▶ _What you should do_
Nothing outside the range below should be printed. Output exactly the lines from the line with "nand2_1,182,182" to the line with "layer | global-route", both included.

▶ _Data in this exercise_
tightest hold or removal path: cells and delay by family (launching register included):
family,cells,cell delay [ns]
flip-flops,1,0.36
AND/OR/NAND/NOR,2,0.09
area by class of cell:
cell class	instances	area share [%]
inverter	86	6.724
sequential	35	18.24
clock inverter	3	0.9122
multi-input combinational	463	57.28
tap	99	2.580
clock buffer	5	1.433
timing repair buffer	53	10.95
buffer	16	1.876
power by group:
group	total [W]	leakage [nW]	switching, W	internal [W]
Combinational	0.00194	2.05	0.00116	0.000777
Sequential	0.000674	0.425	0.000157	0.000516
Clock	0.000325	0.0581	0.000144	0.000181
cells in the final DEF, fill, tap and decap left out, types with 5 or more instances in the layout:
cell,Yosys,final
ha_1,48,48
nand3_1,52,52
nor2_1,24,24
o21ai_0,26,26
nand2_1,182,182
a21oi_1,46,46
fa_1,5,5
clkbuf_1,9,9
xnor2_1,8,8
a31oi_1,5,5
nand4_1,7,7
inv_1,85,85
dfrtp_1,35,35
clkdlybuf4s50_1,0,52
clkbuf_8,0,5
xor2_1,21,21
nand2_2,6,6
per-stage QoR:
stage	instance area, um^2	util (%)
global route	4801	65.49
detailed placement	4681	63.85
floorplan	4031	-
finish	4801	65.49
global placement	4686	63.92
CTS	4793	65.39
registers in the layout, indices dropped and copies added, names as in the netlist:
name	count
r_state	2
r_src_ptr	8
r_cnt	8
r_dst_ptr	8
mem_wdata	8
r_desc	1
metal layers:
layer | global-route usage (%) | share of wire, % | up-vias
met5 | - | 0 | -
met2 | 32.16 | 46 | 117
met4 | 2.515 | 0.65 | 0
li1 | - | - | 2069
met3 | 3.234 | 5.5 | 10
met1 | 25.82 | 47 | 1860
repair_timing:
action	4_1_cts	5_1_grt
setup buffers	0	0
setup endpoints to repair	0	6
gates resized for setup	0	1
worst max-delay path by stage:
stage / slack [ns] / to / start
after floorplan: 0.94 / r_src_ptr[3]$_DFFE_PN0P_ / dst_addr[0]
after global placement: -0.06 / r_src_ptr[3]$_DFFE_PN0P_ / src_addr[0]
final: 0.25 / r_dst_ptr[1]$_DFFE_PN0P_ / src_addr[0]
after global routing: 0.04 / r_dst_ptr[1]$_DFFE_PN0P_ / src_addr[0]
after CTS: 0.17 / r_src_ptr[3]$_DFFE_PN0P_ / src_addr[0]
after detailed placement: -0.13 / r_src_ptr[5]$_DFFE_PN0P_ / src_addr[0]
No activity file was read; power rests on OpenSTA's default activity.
===== src/rtl/shift_clock_scheduler_pkg.sv =====
// Shared types and defaults for the per-bit backscatter shift clock.
// Imported by the scheduler top and its half-period divider.
package shift_clock_scheduler_pkg;

    typedef enum logic {
        ST_IDLE  = 1'b0,
        ST_SHIFT = 1'b1
    } state_t;

    localparam logic [11:0] DEF_HALF    = 12'd49;
    localparam logic [15:0] DEF_BIT_LEN = 16'd399;

endpackage


===== src/rtl/shift_clock_scheduler_half_period_divider.sv =====
// Runtime-limit half-period divider driving the shift clock.
// Clock level is kept across phase resets so bit boundaries stay glitch-free.
module half_period_divider
    import shift_clock_scheduler_pkg::*;
#(
    parameter int CNT_W = 12
) (
    input  logic             clock_in,
    input  logic             reset,
    input  logic [CNT_W-1:0] half_lim,
    input  logic             run,
    input  logic             phase_rst,
    output logic             clock_out
);

    logic [CNT_W-1:0] div_cnt;
    logic             hit;

    assign hit = (div_cnt == half_lim);

    // Leaving run parks the output low; a toggle due at a phase reset still fires.
    always_ff @(posedge clock_in) begin
        if (reset || !run) begin
            div_cnt   <= '0;
            clock_out <= 1'b0;
        end else begin
            if (hit) begin
                clock_out <= ~clock_out;
            end
            if (hit || phase_rst) begin
                div_cnt <= '0;
            end else begin
                div_cnt <= div_cnt + 1'b1;
            end
        end
    end

endmodule
==> config.mk <==
export PLATFORM = sky130hd
export DESIGN_NAME = dc_ascii_hex_word
export DESIGN_NICKNAME = d
export VERILOG_FILES = /design/src/rtl/dc_ascii_hex_word.sv
export SDC_FILE = /design/constraint.sdc
export NUM_CORES = 1
export LEC_CHECK = 0
export ABC_AREA = 1
export ABC_CLOCK_PERIOD_IN_PS = 3800
export CAP_MARGIN = 5
export CELL_PAD_IN_SITES_DETAIL_PLACEMENT = 0
export CELL_PAD_IN_SITES_GLOBAL_PLACEMENT = 2
export CORE_UTILIZATION = 30
export CTS_CLUSTER_SIZE = 14
export DETAILED_ROUTE_END_ITERATION = 10
export PLACE_DENSITY = 0.71
export RECOVER_POWER = 100
export SETUP_SLACK_MARGIN = 0.2
export SYNTH_ARGS = -nofsm -noshare
export SYNTH_HDL_FRONTEND = slang
export SYNTH_SLANG_ARGS = --single-unit
==> constraint.sdc <==
create_clock -name CLK -period 3.8 [get_ports CLK]
set_input_delay 0.38 -clock CLK [delete_from_list [all_inputs] [get_ports CLK]]
set_output_delay 0.38 -clock CLK [all_outputs]
set_load 0.01 [all_outputs]
==> src/rtl/dc_ascii_hex_word.sv <==
// dc_ascii_hex_word
//   Streaming ASCII hex-string parser. Takes one character per cycle over a
//   valid/ready handshake, decodes hex digits case-insensitively and packs
//   them MSB-first into a WIDTH-bit word. A word is emitted on a separator
//   (space, tab, LF, CR, optionally ',') or as soon as NUM_DIGITS digits
//   have been collected. Any other character discards the current token
//   and pulses ERR.
//
//   Parameters:
//     WIDTH     - output word width, multiple of 4 and >= 8
//     SEP_COMMA - 1: ',' is a separator, 0: ',' is invalid
//
//   Optional feature macro: DC_ASCII_HEX_PREFIX_0X_EN
//     When defined, a leading "0x"/"0X" on a token is accepted and dropped.
//
//   Ports:
//     CLK, RST_N          - clock (rising edge), async active-low reset
//     IN_ASCII/IN_VLD/IN_RDY - character input handshake
//     OUT_DATA/OUT_CNT    - parsed word (right-justified) and digit count
//     OUT_VLD/OUT_RDY     - word output handshake
//     ERR                 - one-cycle pulse on a discarded token
module dc_ascii_hex_word #(
    parameter int WIDTH      = 32,
    parameter int SEP_COMMA  = 1,
    localparam int NUM_DIGITS = WIDTH / 4,
    localparam int CNT_W      = $clog2(NUM_DIGITS + 1)
) (
    input  logic             CLK,
    input  logic             RST_N,
    input  logic [7:0]       IN_ASCII,
    input  logic             IN_VLD,
    output logic             IN_RDY,
    output logic [WIDTH-1:0] OUT_DATA,
    output logic [CNT_W-1:0] OUT_CNT,
    output logic             OUT_VLD,
    input  logic             OUT_RDY,
    output logic             ERR
);

    localparam logic [1:0] S_IDLE  = 2'd0;
    localparam logic [1:0] S_ACCUM = 2'd1;
    localparam logic [1:0] S_HOLD  = 2'd2;

    logic [WIDTH-1:0] acc_q, acc_d;
    logic [CNT_W-1:0] cnt_q, cnt_d;
    logic [1:0]       state_q, state_d;
    logic [WIDTH-1:0] out_data_q, out_data_d;
    logic [CNT_W-1:0] out_cnt_q, out_cnt_d;
    logic             out_vld_q, out_vld_d;
    logic             err_q, err_d;
`ifdef DC_ASCII_HEX_PREFIX_0X_EN
    logic             prefix_seen_q, prefix_seen_d;
    logic             is_x;
`endif

    logic             accept;
    logic             is_digit;
    logic             is_sep;
    logic [3:0]       nibble;
    logic [CNT_W-1:0] cnt_inc;

    assign accept = IN_VLD && !out_vld_q;

    // Character classification
    always_comb begin
        is_digit = 1'b0;
        nibble   = '0;
        if (IN_ASCII >= 8'h30 && IN_ASCII <= 8'h39) begin
            is_digit = 1'b1;
            nibble   = IN_ASCII[3:0];
        end else if ((IN_ASCII >= 8'h41 && IN_ASCII <= 8'h46) ||
                     (IN_ASCII >= 8'h61 && IN_ASCII <= 8'h66)) begin
            // 'A'/'a' have low nibble 1, so +9 maps them onto 0xA..0xF
            is_digit = 1'b1;
            nibble   = IN_ASCII[3:0] + 4'd9;
        end
        is_sep = (IN_ASCII == 8'h20) || (IN_ASCII == 8'h09) ||
                 (IN_ASCII == 8'h0A) || (IN_ASCII == 8'h0D) ||
                 ((SEP_COMMA != 0) && (IN_ASCII == 8'h2C));
`ifdef DC_ASCII_HEX_PREFIX_0X_EN
        is_x = (IN_ASCII == 8'h78) || (IN_ASCII == 8'h58);
`endif
    end

    // Next-state logic
    always_comb begin
        acc_d      = acc_q;
        cnt_d      = cnt_q;
        state_d    = state_q;
        out_data_d = out_data_q;
        out_cnt_d  = out_cnt_q;
        out_vld_d  = out_vld_q;
        err_d      = 1'b0;
        cnt_inc    = cnt_q + CNT_W'(1);
`ifdef DC_ASCII_HEX_PREFIX_0X_EN
        prefix_seen_d = prefix_seen_q;
`endif

        if (state_q == S_HOLD && OUT_RDY) begin
            out_vld_d = 1'b0;
            state_d   = S_IDLE;
        end

        // accept implies !out_vld_q, so this never overlaps the HOLD exit
        if (accept) begin
            if (is_digit) begin
                if (cnt_inc == CNT_W'(NUM_DIGITS)) begin
                    out_data_d = {acc_q[WIDTH-5:0], nibble};
                    out_cnt_d  = CNT_W'(NUM_DIGITS);
                    out_vld_d  = 1'b1;
                    acc_d      = '0;
                    cnt_d      = '0;
                    state_d    = S_HOLD;
`ifdef DC_ASCII_HEX_PREFIX_0X_EN
                    prefix_seen_d = 1'b0;
`endif
                end else begin
                    acc_d   = {acc_q[WIDTH-5:0], nibble};
                    cnt_d   = cnt_inc;
                    state_d = S_ACCUM;
                end
            end else if (is_sep) begin
                if (cnt_q != '0) begin
                    out_data_d = acc_q;
                    out_cnt_d  = cnt_q;
                    out_vld_d  = 1'b1;
                    acc_d      = '0;
                    cnt_d      = '0;
                    state_d    = S_HOLD;
                end
`ifdef DC_ASCII_HEX_PREFIX_0X_EN
                // a separator ends the token, including a bare "0x"
                prefix_seen_d = 1'b0;
`endif
`ifdef DC_ASCII_HEX_PREFIX_0X_EN
            end else if (is_x && cnt_q == CNT_W'(1) && acc_q == '0 && !prefix_seen_q) begin
                acc_d         = '0;
                cnt_d         = '0;
                state_d       = S_IDLE;
                prefix_seen_d = 1'b1;
`endif
            end else begin
                err_d   = 1'b1;
                acc_d   = '0;
                cnt_d   = '0;
                state_d = S_IDLE;
`ifdef DC_ASCII_HEX_PREFIX_0X_EN
                prefix_seen_d = 1'b0;
`endif
            end
        end
    end

    always_ff @(posedge CLK or negedge RST_N) begin
        if (!RST_N) begin
            acc_q      <= '0;
            cnt_q      <= '0;
            state_q    <= S_IDLE;
            out_data_q <= '0;
            out_cnt_q  <= '0;
            out_vld_q  <= 1'b0;
            err_q      <= 1'b0;
`ifdef DC_ASCII_HEX_PREFIX_0X_EN
            prefix_seen_q <= 1'b0;
`endif
        end else begin
            acc_q      <= acc_d;
            cnt_q      <= cnt_d;
            state_q    <= state_d;
            out_data_q <= out_data_d;
            out_cnt_q  <= out_cnt_d;
            out_vld_q  <= out_vld_d;
            err_q      <= err_d;
`ifdef DC_ASCII_HEX_PREFIX_0X_EN
            prefix_seen_q <= prefix_seen_d;
`endif
        end
    end

    assign IN_RDY   = !out_vld_q;
    assign OUT_DATA = out_data_q;
    assign OUT_CNT  = out_cnt_q;
    assign OUT_VLD  = out_vld_q;
    assign ERR      = err_q;

endmodule

# Word level (Yosys, flattened, before mapping)
# Cells that the tools add are included.
# Widths: inputs -> output; s select.
op_classes:
  add_sub_neg: 2
  magnitude_cmp: 6
  n_eq_ne: 9
  n_mux: 35
  reduce_logical: 16
op_table:
  columns: ["op", "count"]
  rows:
  - ["$mux 32", 8]
  - ["$mux 4", 10]
  - ["$eq 8x4->1 const B", 3]
  - ["$eq 8x6->1 const B", 2]
  - ["$ge 8x7->1 const B", 2]
  - ["$le 8x7->1 const B", 2]
  - ["$mux 2", 6]
  - ["$mux 1", 11]
  - ["$ge 8x6->1 const B", 1]
  - ["$le 8x6->1 const B", 1]
  - ["$logic_and 1x1->1", 5]
  - ["$logic_or 1x1->1", 5]
  - ["$add 4x1->4 const B", 1]
  - ["$add 4x4->4 const B", 1]
  - ["$eq 4x4->1 const B", 1]
  - ["$reduce_and 4->1", 1]
  - ["$reduce_bool 2->1", 2]
  - ["$reduce_bool 4->1", 1]
  - ["$ne 3x2->1 const B", 1]
  - ["$eq 2x2->1 const B", 1]
  - ["$ne 2x1->1 const B", 1]
  - ["$reduce_and 2->1", 1]
  - ["$logic_not 1->1", 1]
totals:
  reg_bits: 76
  inputBits: 12
  out_inout_bits: 39
  wordCells: 75

# Logic depth before layout (Yosys ltp)
# Gate-level depths: netlist of the first run.
logic_depth:
  depth_word: 8
  mapped_depth: 12
  mapped_depth_nobuf: 12

# Least setup slack after synthesis of the first run
# OpenSTA, ideal clock, no wires.
synth_timing:
  path_type: "input -> register"
  from: "input port IN_ASCII[0]"
  to: "register out_data_q[22], in the netlist OUT_DATA[22]"
  setup_ps: 117
  t_arrival_ps: 1589
  required_ps: 3683
  slack_ps: 2093
  stages: 12
  n_path_buf: 2
  path_cell_list: "inv_1 -> ha_1 -> o21ai_2 -> nand2_2 -> nand2_2 -> nand2_4 -> nand2_2 -> nand2_2 -> buf_6 -> buf_4 -> nand3_1 -> nand2_1"
synth_between:
  elab_chain_len: 7
  elab_cells_between_ends: 26
  cone_classes: "order compare (6); eq/ne (6); mux (3); reduce/logical (11)"
synth_rtl:
  columns: ["element", "line_no", "source"]
  rows:
  - ["start: declaration", "30", "input logic [7:0] IN_ASCII,"]
  - ["$ge 8x7->1 (tied with other cells)", "71", "end else if ((IN_ASCII >= 8'h41 && IN_ASCII <= 8'h46) ||"]
  - ["$logic_and 1x1->1 (tied with other cells)", "71", null]
  - ["$logic_or 1x1->1 (on tied branches)", "71, 77", null]
  - ["$mux 1 or $logic_or 1x1->1 (tied branches)", "71, 78", null]
  - ["$mux 1 or $logic_or 1x1->1 (tied branches)", "68, 78", null]
  - ["$ne 2x1->1 (no source line) or $reduce_bool 2->1 (tied branches)", null, null]
  - ["$reduce_and 4->1 (no source line)", null, null]
  - ["end signal: assignment", "170", "out_data_q <= out_data_d;"]
  - ["end: declaration", "47", "logic [WIDTH-1:0] out_data_q, out_data_d;"]
# Parallel ways exist; a longest one is shown, timed or not.
# A chain may end at the register's enable or synchronous reset.

# Final worst setup path of the first run
layout_timing:
  from: "input port IN_ASCII[0]"
  to: "register acc_q[12]"
layout_between:
  elab_chain_len: 7
  elab_cells_between_ends: 25
  cone_classes: "order compare (6); eq/ne (6); mux (4); reduce/logical (9)"
layout_rtl:
  columns: ["element", "line_no", "source"]
  rows:
  - ["$ge 8x7->1 (tied with other cells)", "71", null]
  - ["$logic_and 1x1->1 (tied with other cells)", "71", null]
  - ["$logic_or 1x1->1 (on tied branches)", "71, 77", null]
  - ["$mux 1 or $logic_or 1x1->1 (tied branches)", "71, 78", null]
  - ["$mux 1 or $logic_or 1x1->1 (tied branches)", "68, 78", null]
  - ["$ne 3x2->1 (no source line) or $mux 32 (tied branches)", null, null]
  - ["$reduce_and 2->1 (no source line) or $mux 32 (tied branches)", null, null]
  - ["end signal: assignment", "156", "acc_q <= '0;"]
  - ["end signal: assignment", "167", "acc_q <= acc_d;"]
  - ["end: declaration", "44", "logic [WIDTH-1:0] acc_q, acc_d;"]
# Parallel ways exist; a longest one is shown, timed or not.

▶ _Written answer_
nand2_1,182,182
a21oi_1,46,46
fa_1,5,5
clkbuf_1,9,9
xnor2_1,8,8
a31oi_1,5,5
nand4_1,7,7
inv_1,85,85
dfrtp_1,35,35
clkdlybuf4s50_1,0,52
clkbuf_8,0,5
xor2_1,21,21
nand2_2,6,6
per-stage QoR:
stage	instance area, um^2	util (%)
global route	4801	65.49
detailed placement	4681	63.85
floorplan	4031	-
finish	4801	65.49
global placement	4686	63.92
CTS	4793	65.39
registers in the layout, indices dropped and copies added, names as in the netlist:
name	count
r_state	2
r_src_ptr	8
r_cnt	8
r_dst_ptr	8
mem_wdata	8
r_desc	1
metal layers:
layer | global-route usage (%) | share of wire, % | up-vias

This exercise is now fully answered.